THE many excellences of the new social-comedy series Boarders (BBC3, Tuesdays) are almost cancelled out by severe infelicities. The prestigious public school St Gilbert’s seeks to rebuild its public reputation, after film of some of its particularly obnoxious students abusing a homeless man goes viral. So it awards scholarships to five black students from the depths of London deprivation. Thus, from the outset, this public philanthropy is compromised and cynical.
On their arrival, they encounter not just the casual snobbery that the wealthy mete out to the poorer and less privileged, but also direct and covert racism. The five display a splendidly drawn range of characteristics and responses: keep your head down; work as hard as possible to get the best out of the fantastic education; seek to assimilate to join the elite; act as the school clown, using streetwise skills to build a unique position; or — as the marvellously feisty girl does — be confrontational and foment rebellion, fighting all the way.

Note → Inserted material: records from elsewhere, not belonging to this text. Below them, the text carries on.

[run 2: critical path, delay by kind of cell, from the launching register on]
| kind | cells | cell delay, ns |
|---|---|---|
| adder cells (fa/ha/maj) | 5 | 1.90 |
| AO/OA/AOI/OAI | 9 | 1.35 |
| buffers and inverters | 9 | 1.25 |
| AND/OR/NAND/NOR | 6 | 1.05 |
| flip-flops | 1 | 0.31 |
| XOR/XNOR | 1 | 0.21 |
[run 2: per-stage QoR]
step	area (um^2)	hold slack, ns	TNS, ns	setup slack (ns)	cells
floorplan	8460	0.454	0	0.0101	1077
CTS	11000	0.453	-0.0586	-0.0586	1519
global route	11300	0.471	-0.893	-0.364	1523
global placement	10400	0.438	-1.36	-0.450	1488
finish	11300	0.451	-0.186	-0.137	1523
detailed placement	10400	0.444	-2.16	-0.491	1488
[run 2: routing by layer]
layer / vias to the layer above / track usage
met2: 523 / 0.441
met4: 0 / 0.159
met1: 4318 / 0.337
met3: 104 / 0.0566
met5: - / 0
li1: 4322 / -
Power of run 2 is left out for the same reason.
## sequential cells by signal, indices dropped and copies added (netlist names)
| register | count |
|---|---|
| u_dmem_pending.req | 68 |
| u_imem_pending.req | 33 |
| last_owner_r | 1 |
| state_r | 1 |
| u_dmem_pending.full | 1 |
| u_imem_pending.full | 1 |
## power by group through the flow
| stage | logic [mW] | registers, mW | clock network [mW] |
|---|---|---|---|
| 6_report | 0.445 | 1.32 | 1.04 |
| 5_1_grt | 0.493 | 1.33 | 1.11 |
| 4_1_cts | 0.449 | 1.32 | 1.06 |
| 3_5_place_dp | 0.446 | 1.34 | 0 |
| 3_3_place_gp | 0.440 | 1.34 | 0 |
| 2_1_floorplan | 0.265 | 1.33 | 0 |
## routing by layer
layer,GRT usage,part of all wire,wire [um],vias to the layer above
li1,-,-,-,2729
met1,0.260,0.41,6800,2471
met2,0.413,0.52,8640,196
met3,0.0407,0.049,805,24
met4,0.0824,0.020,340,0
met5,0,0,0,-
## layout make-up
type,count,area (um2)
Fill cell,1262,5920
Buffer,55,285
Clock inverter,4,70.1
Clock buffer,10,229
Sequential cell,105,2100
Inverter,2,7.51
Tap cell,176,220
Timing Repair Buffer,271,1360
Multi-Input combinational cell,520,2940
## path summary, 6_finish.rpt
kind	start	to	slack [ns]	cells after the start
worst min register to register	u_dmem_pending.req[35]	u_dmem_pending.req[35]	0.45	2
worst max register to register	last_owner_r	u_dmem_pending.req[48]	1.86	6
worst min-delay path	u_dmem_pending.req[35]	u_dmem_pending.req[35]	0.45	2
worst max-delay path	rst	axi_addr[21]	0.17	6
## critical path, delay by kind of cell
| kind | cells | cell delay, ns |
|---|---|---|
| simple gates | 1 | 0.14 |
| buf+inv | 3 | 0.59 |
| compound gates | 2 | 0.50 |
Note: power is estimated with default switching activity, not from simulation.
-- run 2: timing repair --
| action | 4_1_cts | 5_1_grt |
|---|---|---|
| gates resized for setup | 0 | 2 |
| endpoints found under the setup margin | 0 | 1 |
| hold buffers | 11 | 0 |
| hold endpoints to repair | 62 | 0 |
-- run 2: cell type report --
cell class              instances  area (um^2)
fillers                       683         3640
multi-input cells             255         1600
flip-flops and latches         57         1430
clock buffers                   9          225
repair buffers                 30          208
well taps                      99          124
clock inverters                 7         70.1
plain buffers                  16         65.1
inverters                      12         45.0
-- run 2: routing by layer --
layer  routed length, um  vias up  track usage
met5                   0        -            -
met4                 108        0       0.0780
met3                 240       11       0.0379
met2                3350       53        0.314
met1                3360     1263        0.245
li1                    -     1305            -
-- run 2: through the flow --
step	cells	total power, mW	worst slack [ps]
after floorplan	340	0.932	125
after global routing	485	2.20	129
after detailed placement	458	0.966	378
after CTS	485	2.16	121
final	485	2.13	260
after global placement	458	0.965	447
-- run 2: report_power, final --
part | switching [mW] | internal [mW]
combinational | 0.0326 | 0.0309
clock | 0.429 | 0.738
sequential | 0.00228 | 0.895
<file path="config.mk">
export PLATFORM = sky130hd
export DESIGN_NAME = seg7_scan_driver
export DESIGN_NICKNAME = d
export VERILOG_FILES = /design/src/rtl/seg7_scan_driver.sv
export SDC_FILE = /design/constraint.sdc
export NUM_CORES = 1
export LEC_CHECK = 0
export BUFFER_PORTS_ARGS = -buffer_cell sky130_fd_sc_hd__buf_2
export CAP_MARGIN = 30
export CORE_UTILIZATION = 40
export CTS_CLUSTER_DIAMETER = 150
export CTS_CLUSTER_SIZE = 25
export DETAILED_ROUTE_END_ITERATION = 7
export SLEW_MARGIN = 30
export SYNTH_ARGS = -nofsm -noshare
export SYNTH_HDL_FRONTEND = slang
export SYNTH_SLANG_ARGS = --single-unit
</file>
<file path="constraint.sdc">
create_clock -name clk -period 4.9 [get_ports clk]
set_clock_uncertainty 0.05 [all_clocks]
set_input_delay 0.735 -clock clk [delete_from_list [all_inputs] [get_ports clk]]
set_output_delay 0.735 -clock clk [all_outputs]
set_load 0.02 [all_outputs]
</file>
<file path="src/rtl/seg7_scan_driver.sv">
// seg7_scan_driver
// Holds DIGITS hex nibbles and time-multiplexes them onto one shared
// seven-segment bus with per-digit enables. Nibbles are loaded in parallel
// or shifted in serially from digit 0 upward. Provides an anti-ghost blank
// window at the start of each digit slot, per-digit decimal points,
// leading-zero suppression and selectable pin polarity.
//
// Ports:
//   clk        system clock, all state on the rising edge
//   rst_n      asynchronous active-low reset
//   load       parallel capture of data_in / dp_in (wins over shift)
//   data_in    digit i in bits [4i+3:4i], digit 0 is rightmost
//   dp_in      decimal point per digit, captured with load
//   shift      shift digits up by one, nibble_in enters digit 0
//   nibble_in  nibble entered into digit 0 on shift
//   lzb        leading-zero blanking enable (live)
//   seg_out    segments, bit0 = a ... bit6 = g
//   dp_out     decimal point of the active digit
//   digit_en   one-hot enable of the active digit
module seg7_scan_driver #(
  parameter int DIGITS       = 4,
  parameter int CLK_DIV      = 16,
  parameter int BLANK_CYCLES = 1,
  parameter bit ACTIVE_LOW   = 1'b0
) (
  input  logic                  clk,
  input  logic                  rst_n,
  input  logic                  load,
  input  logic [4*DIGITS-1:0]   data_in,
  input  logic [DIGITS-1:0]     dp_in,
  input  logic                  shift,
  input  logic [3:0]            nibble_in,
  input  logic                  lzb,
  output logic [6:0]            seg_out,
  output logic                  dp_out,
  output logic [DIGITS-1:0]     digit_en
);

  localparam int PW = (CLK_DIV > 1) ? $clog2(CLK_DIV) : 1;
  localparam int IW = (DIGITS > 1) ? $clog2(DIGITS) : 1;
  localparam logic [PW-1:0] PRE_LAST = PW'(CLK_DIV - 1);
  localparam logic [IW-1:0] IDX_LAST = IW'(DIGITS - 1);

  logic [4*DIGITS-1:0] nibbles;
  logic [DIGITS-1:0]   dps;
  logic [4*DIGITS-1:0] shifted_nibbles;
  logic [DIGITS-1:0]   shifted_dps;
  logic [PW-1:0]       pres;
  logic [IW-1:0]       idx;
  logic [DIGITS-1:0]   suppress;
  logic [DIGITS-1:0]   onehot;
  logic [3:0]          cur_nib;
  logic                cur_dp;
  logic                cur_sup;
  logic                in_window;
  logic                all_zero;
  logic                dp_above;
  logic [6:0]          seg_q;
  logic                dp_q;
  logic [DIGITS-1:0]   en_q;

  // Segment pattern (gfedcba, active-high) for one hex nibble.
  function automatic logic [6:0] hex_to_seg(input logic [3:0] n);
    logic [6:0] s;
    case (n)
      4'h0: s = 7'h3F;
      4'h1: s = 7'h06;
      4'h2: s = 7'h5B;
      4'h3: s = 7'h4F;
      4'h4: s = 7'h66;
      4'h5: s = 7'h6D;
      4'h6: s = 7'h7D;
      4'h7: s = 7'h07;
      4'h8: s = 7'h7F;
      4'h9: s = 7'h6F;
      4'hA: s = 7'h77;
      4'hB: s = 7'h7C;
      4'hC: s = 7'h39;
      4'hD: s = 7'h5E;
      4'hE: s = 7'h79;
      default: s = 7'h71;
    endcase
    return s;
  endfunction

  // Serial entry moves every digit (and its dp) up one place; the shift
  // leaves zeros at the bottom which are then replaced by the new nibble.
  always_comb begin
    shifted_nibbles      = nibbles << 4;
    shifted_nibbles[3:0] = nibble_in;
    shifted_dps          = dps << 1;
  end

  // Digit storage; load takes priority over shift.
  always_ff @(posedge clk or negedge rst_n) begin
    if (!rst_n) begin
      nibbles <= '0;
      dps     <= '0;
    end else if (load) begin
      nibbles <= data_in;
      dps     <= dp_in;
    end else if (shift) begin
      nibbles <= shifted_nibbles;
      dps     <= shifted_dps;
    end
  end

  // Slot prescaler and digit index; independent of storage activity.
  always_ff @(posedge clk or negedge rst_n) begin
    if (!rst_n) begin
      pres <= '0;
      idx  <= '0;
    end else if (pres == PRE_LAST) begin
      pres <= '0;
      idx  <= (idx == IDX_LAST) ? '0 : idx + 1'b1;
    end else begin
      pres <= pres + 1'b1;
    end
  end

  // Walk from the top digit down: a digit is suppressed only while every
  // digit from it upward is zero and none of them carries a decimal point.
  always_comb begin
    all_zero = 1'b1;
    dp_above = 1'b0;
    suppress = '0;
    for (int i = DIGITS - 1; i >= 0; i--) begin
      all_zero    = all_zero & (nibbles[4*i +: 4] == 4'h0);
      dp_above    = dp_above | dps[i];
      suppress[i] = lzb && (i != 0) && all_zero && !dp_above;
    end
  end

  // Select the digit currently being scanned.
  always_comb begin
    cur_nib = 4'h0;
    cur_dp  = 1'b0;
    cur_sup = 1'b0;
    onehot  = '0;
    for (int i = 0; i < DIGITS; i++) begin
      if (idx == IW'(i)) begin
        cur_nib   = nibbles[4*i +: 4];
        cur_dp    = dps[i];
        cur_sup   = suppress[i];
        onehot[i] = 1'b1;
      end
    end
  end

  generate
    if (BLANK_CYCLES == 0) begin : g_no_blank
      assign in_window = 1'b1;
    end else begin : g_blank
      assign in_window = (pres >= PW'(BLANK_CYCLES));
    end
  endgenerate

  // Registered outputs, internally active-high; segments stay driven through
  // the blank window, only the enables are gated.
  always_ff @(posedge clk or negedge rst_n) begin
    if (!rst_n) begin
      seg_q <= '0;
      dp_q  <= 1'b0;
      en_q  <= '0;
    end else begin
      seg_q <= cur_sup ? 7'h00 : hex_to_seg(cur_nib);
      dp_q  <= cur_dp & ~cur_sup;
      en_q  <= (in_window && !cur_sup) ? onehot : '0;
    end
  end

  assign seg_out  = seg_q ^ {7{ACTIVE_LOW}};
  assign dp_out   = dp_q ^ ACTIVE_LOW;
  assign digit_en = en_q ^ {DIGITS{ACTIVE_LOW}};

endmodule

</file>
-- Word-level counts from Yosys, hierarchy flattened
Memory sizes are Yosys's and may differ from the RTL's.
Cells that the tools add are included.
- register bits after elaboration: 38
- memory bits (read-only): 112
- bits of input ports: 29
- output and inout port bits: 12
- word-level logic and storage cells: 60
- memories: 1
- memory list (memory ; depth ; bits a word ; rd ports ; clocked after Yosys merged registers in ; write ports ; line ; source):
    (no name shown) ; 16 ; 7 ; 1 ; 0 ; 0 ; 65 ; case (n)
- add/sub/neg operators: 2
- order comparisons: 1
- eq/ne operators: 4
- muxes and demuxes: 23
- bitwise operators: 6
- reduce and logical (&&, ||, !) cells: 16
- operators with widths (kind ; number):
    $mux 16 ; 2
    $mux 4 ; 8
    $logic_not 4->1 ; 3
    $mux 1 ; 11
    $logic_and 1x1->1 ; 7
    $mux 7 ; 1
    $add 4x1->4 const B ; 1
    $eq 2x2->1 const B ; 2
    $eq 4x4->1 const B ; 1
    $ge 4x1->1 const B ; 1
    $logic_not 1->1 ; 4
    $and 1x1->1 ; 3
    $add 2x1->2 const B ; 1
    $eq 2x1->1 const B ; 1
    $logic_not 2->1 ; 1
    $mux 2 ; 1
    $or 1x1->1 ; 2
    $reduce_bool 2->1 ; 1
    $not 1->1 ; 1

-- Longest topological paths before layout
- depth in word-level cells: 11
- mapped depth: 10
- gate-level depth less buffers: 9

-- Least setup slack after synthesis
OpenSTA, ideal clock, no wires.
- path kind: reg-to-reg
- from: reg idx[0]
- to: reg seg_q[0] (netlist: seg_out[0])
- setup time: 0.071 ns
- data arrival time: 2.180 ns
- required time: 4.779 ns
- path slack: 2.599 ns
- cell stages (with the launch flop): 11
- path buffers: 2
- period minus slack after synthesis: 2.301 ns
- path through: dfrtp_1 ha_1 buf_4 buf_4 nor3b_1 a221o_1 inv_1 ha_1 or3b_1 o221a_1 nor2_1
- word-level cells in the longest chain between the ends: 7
- elaborated cells on any way between the ends: 13
- classes of those cells: eq/ne (3); mux (8); reduce/logical (1); memory (1)
- RTL lines (what ; line ; source):
    start: declaration ; 49 ; logic [IW-1:0] idx;
    start signal: assignment ; 115 ; idx <= (idx == IDX_LAST) ? '0 : idx + 1'b1;
    $logic_not 2->1 ; 141 ; if (idx == IW'(i)) begin
    $mux 4 (4 in series) ; 141 ;
    $mem_v2 16x7 ; -- ;
    $mux 7 * ; 166 ; seg_q <= cur_sup ? 7'h00 : hex_to_seg(cur_nib);
    end signal: assignment ; 166 ;
    end: declaration ; 58 ; logic [6:0] seg_q;
Mark *: on every way between the ends. The rest lies on a longest branch, timed or not.
A chain may end at the register's enable or synchronous reset.

-- Worst setup path in the final report
- from: reg idx[0]
- to: reg seg_q[3] (netlist: seg_out[3])
The elaborated chain is that of the path after synthesis.

==> impl_metrics.csv <==
group,metric,value,unit
logic_synthesis,synth_ff_type,"dfrtp_1",
timing,hold_violations,0,
clock_tree,clock_latency,280,ps
critical_path,cp-endpoint,"seg_out[3]",
logic_synthesis,synth_most_common_cell,"dfrtp_1",
place,dp_slack,2220,ps
logic_synthesis,ys_seq_area_share,44.6,%
critical_path,crit_type,"reg2reg",
logic_synthesis,yosys.area.top_type,"dfrtp_1",
global_routing,grt_remaining_overflow,0,
clock_tree,cts_root_buf,"clkbuf_8",
clock_tree,cts.clk_slew.worst_paths,70,ps
critical_path,endpoint_kind,"flop",
routing,ant_nets,0,
global_routing,grt_pass1_vias,1454,
clock_tree,cts_resized,0,
worst_hold_path,hp-class,"in2async",
cells_and_area,final_util,47.6,%
global_routing,grt_start_max_net_pins,41,
logic_synthesis,synth-edff-count,0,
timing,rsz0062_at_grt,"no",
logic_synthesis,syn_inst,206,
outcome,status,"finished, final reports clean",
cells_and_area,drive_above_1_share,23.1,%
place,port-buffer-count,40,
routing,dr.pass1.iters,4,
global_routing,track_usage,16.7,%
clock_tree,postCtsSetupRepairBufs,0,
critical_path,cp-start-kind,"flop",
critical_path,required,5060,ps
critical_path,worstRegToRegCells,7,
floorplan,start_util,41.7,%
floorplan,pin_count,41,
place,gp_congestion,0.871,
timing,drv_slew,0,
critical_path,path_max_fanout,17,
routing,drt-vias-per-instance,5.15,
timing,period_needed,2610,ps
clock_tree,cts_tree,"built",
timing,fin_crit_sh,53.2,%
logic_synthesis,yosys.area.top_type_share,44.6,%
timing,worstMarginPinSlew,857,ps
power_and_ir_drop,p_total,0.000712,W
floorplan,die_width,75.0,microns
floorplan,floorplan.rows,26,
global_routing,antenna_found_initial,0,
cells_and_area,area_growth,14.2,%
power_and_ir_drop,power_leakage,1.15,nW
clock_tree,cts_buffers,5,
logic_synthesis,synth_area_leaders,"dfrtp_1 45%, mux2i_1 10%, ha_1 7.6%, o21ai_0 5.4%, nand2_1 4.6%",
routing,wl,4180,microns
logic_synthesis,ys_top_cells_by_count,"38 x dfrtp_1, 26 x nand2_1, 23 x o21ai_0",
cells_and_area,final_nets,283,
place,dpl_cell_area,2330,sq um
timing,tns,0,ps
timing,finalSetupViolCount,0,
critical_path,worstPathCellList,"ha_1 > a211oi_2 > a221oi_2 > clkbuf_2 > mux2i_1 > mux2i_1 > nor2_1",
critical_path,cpPeakStageDelay,650,ps
floorplan,die_y,75.0,microns
cells_and_area,antenna_cells,0,
critical_path,cp_slowest_cell,"a221oi_2",
clock_tree,htreeDepth,2,
routing,drc,0,
place,hpwl,2870,microns
run,maxCapViolations,0,
timing,layout_setup_ws,2290,ps
clock_tree,cts_max_path_buffers,2,
critical_path,regToRegSetupSlack,2290,ps
routing,drt_iter0_drc,47,
timing,max_freq,384,MHz
logic_synthesis,ys_types,36,
routing,vias,1606,
timing,slew_headroom,42.9,%
cells_and_area,design_area,2430,sq um
routing,wl_per_cell,13.4,microns
power_and_ir_drop,ir_drop,0.000143,V
power_and_ir_drop,pwr_density_cell,293,nW/um^2
clock_tree,clock-sinks,38,
logic_synthesis,async_flop_share,100,%
logic_synthesis,yosys_warnings,0,
critical_path,rr_endpoint,"seg_out[3]",
logic_synthesis,syn_avg_cell_area,10.3,sq um
floorplan,die_area,5620,sq um
critical_path,r2r-start,"idx[0]",
logic_synthesis,ys_ff_latch,38,
clock_tree,ctsHoldBuffers,0,
critical_path,crit_path_start,"idx[0]",
logic_synthesis,netlist_area,2130,sq um
critical_path,worstPathArrival,2770,ps
logic_synthesis,syn_nets,248,
floorplan,core_area,5110,sq um
critical_path,crit_top_cell,"mux2i_1",
global_routing,grt_pass1_wl,6970,microns
-- metal layers --
metal  GRT usage [%]  up-vias  wire length [microns]
met4            4.82        0                     31
met1            23.6      769                   2070
met5               0        -                      0
li1                -      796                      -
met3            4.42        4                    134
met2            25.1       37                   1940
-- how the worst min path moves through the flow --
stage / endpoint / slack, ps / depth (start not counted)
finish: pres[2] / 360 / 1
global route: nibbles[7] / 390 / 1
CTS: pres[0] / 470 / 1
detailed placement: pres[0] / 460 / 1
global placement: pres[0] / 460 / 1
floorplan: digit_en[0] / 390 / 0
-- flip-flops by register name (all words and copies together) (netlist names) --
name	count
pres	4
idx	2
nibbles	16
dp_out	1
digit_en	4
seg_out	7
dps	4
-- worst max-delay path: cells and delay by family, from the launching register on --
| kind | cells | cell delay, ps |
|---|---|---|
| AOI/OAI and AO/OA | 2 | 740 |
| adders and majority gates | 1 | 590 |
| buffers and inverters | 1 | 300 |
| DFF | 1 | 420 |
| muxes | 2 | 310 |
| and+or+nand+nor | 1 | 120 |
-- stage by stage --
stage                     hold WS (ps)  std cells
final                              359        312
after global placement             462        303
after detailed placement           462        303
after CTS                          472        311
after global routing               390        312
after floorplan                    389        206
-- placed cells by master, fill, tap and decap left out --
| cell | synthesis | routed |
|---|---|---|
| buf_2 | 2 | 39 |
| dfrtp_1 | 38 | 38 |
| nand2_1 | 26 | 26 |
| o21ai_0 | 23 | 23 |
| mux2i_1 | 22 | 22 |
| ha_1 | 13 | 13 |
| inv_1 | 12 | 12 |
| nor3b_1 | 8 | 8 |
| nor2_1 | 7 | 7 |
| clkbuf_8 | 0 | 6 |
| nand3b_1 | 5 | 5 |
| a211oi_1 | 4 | 4 |
| a21oi_1 | 4 | 4 |
| nor3_1 | 3 | 3 |
| a221oi_2 | 3 | 3 |
| nor4_1 | 2 | 2 |
| a31oi_1 | 2 | 2 |
| a211oi_2 | 2 | 2 |
| mux2_2 | 2 | 2 |
| nand2b_1 | 2 | 2 |
| xor2_1 | 2 | 2 |
| or4_1 | 1 | 1 |
| o2111a_1 | 1 | 1 |
| nor4b_1 | 1 | 1 |
| a221o_1 | 1 | 1 |
| or2_1 | 1 | 1 |
| a311oi_1 | 1 | 1 |
| or3b_1 | 1 | 1 |
| o221a_1 | 1 | 1 |
| mux2_1 | 1 | 1 |
| a22oi_2 | 1 | 1 |
| o41ai_1 | 1 | 1 |
| nand3_1 | 1 | 1 |
| a21o_1 | 1 | 1 |
| clkbuf_1 | 4 | 1 |
| clkinv_2 | 0 | 1 |
| buf_4 | 5 | 1 |
| clkbuf_2 | 0 | 1 |
-- logic make-up after synthesis --
logic type | after synthesis | synth area share (%)
mux | 25 | 11.9
simple gates | 58 | 14.0
compound gates | 45 | 14.9
fa+ha+maj | 13 | 7.63
buf+inv | 25 | 6.11
xor+xnor | 2 | 0.822
flops | 38 | 44.6
-- power breakdown --
group / internal [W] / switching (W) / leakage, nW
Clock: 0.000114 / 0.000106 / 0.0482
Combinational: 0.0000552 / 0.0000745 / 0.650
Sequential: 0.000342 / 0.0000210 / 0.456
-- final cells by class --
cell class / instances / area [sq um]
inverter: 12 / 45.0
sequential: 38 / 951
multi-input combinational: 143 / 1050
tap: 70 / 87.6
fill: 496 / 2680
clock inverter: 1 / 5.00
timing repair buffer: 41 / 208
clock buffer: 7 / 86.3
Note: power is estimated with default switching activity, not from simulation.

The dialogue is pin-sharp and witty, and the vigour and energy of the criminally charged life back in the hood balances the toffs’ unthinking superiority. But too much of the set-up is simply unbelievable. Surely, all large public schools have for years now had many (admittedly wealthy) black and non-white pupils? I know that young people swear something rotten and are sexually active, but such constant obscenities and couplings are surely exaggerated. The girls are modelled on the grossest US college sororities rather than anything UK-school-based. Why, apart from the clownish headmaster, are there no staff about, so that the students essentially run wild and unsupervised? Why are the publicly heralded newcomers not even welcomed to the place, but left to fend for themselves? Why are the two PR women entirely risible, simply farcical?
My ire is stoked because the subject — the way in which endemic inequality and racism still corrupt our society — is crucial. Comedy can be a brilliant means to reveal and deflate injustice: but good comedy must have a sound basis in the plausible, be just a small exaggeration of the likely. Vital elements of Boarders’ scenario are so divorced from reality as to undercut satire’s killer weapon: using our laughter to force us to recognise uncomfortable truths and determine to reform.
What could be less appropriate for the limitless possibilities of TV than just one actor spending 65 minutes reading from a novel? Yet, as Frankenstein: The read with Alex Kingston (BBC4, Sunday) demonstrated, it can provide the most engaging and exciting viewing possible. Ms Kingston’s wonderful range of expression, emotion, and pace drew us into the power of Mary Shelley’s parable about the blasphemous egoism of creating life, the self-destructive hubris of enthroning yourself as God, and the hellish curse of existential banishment.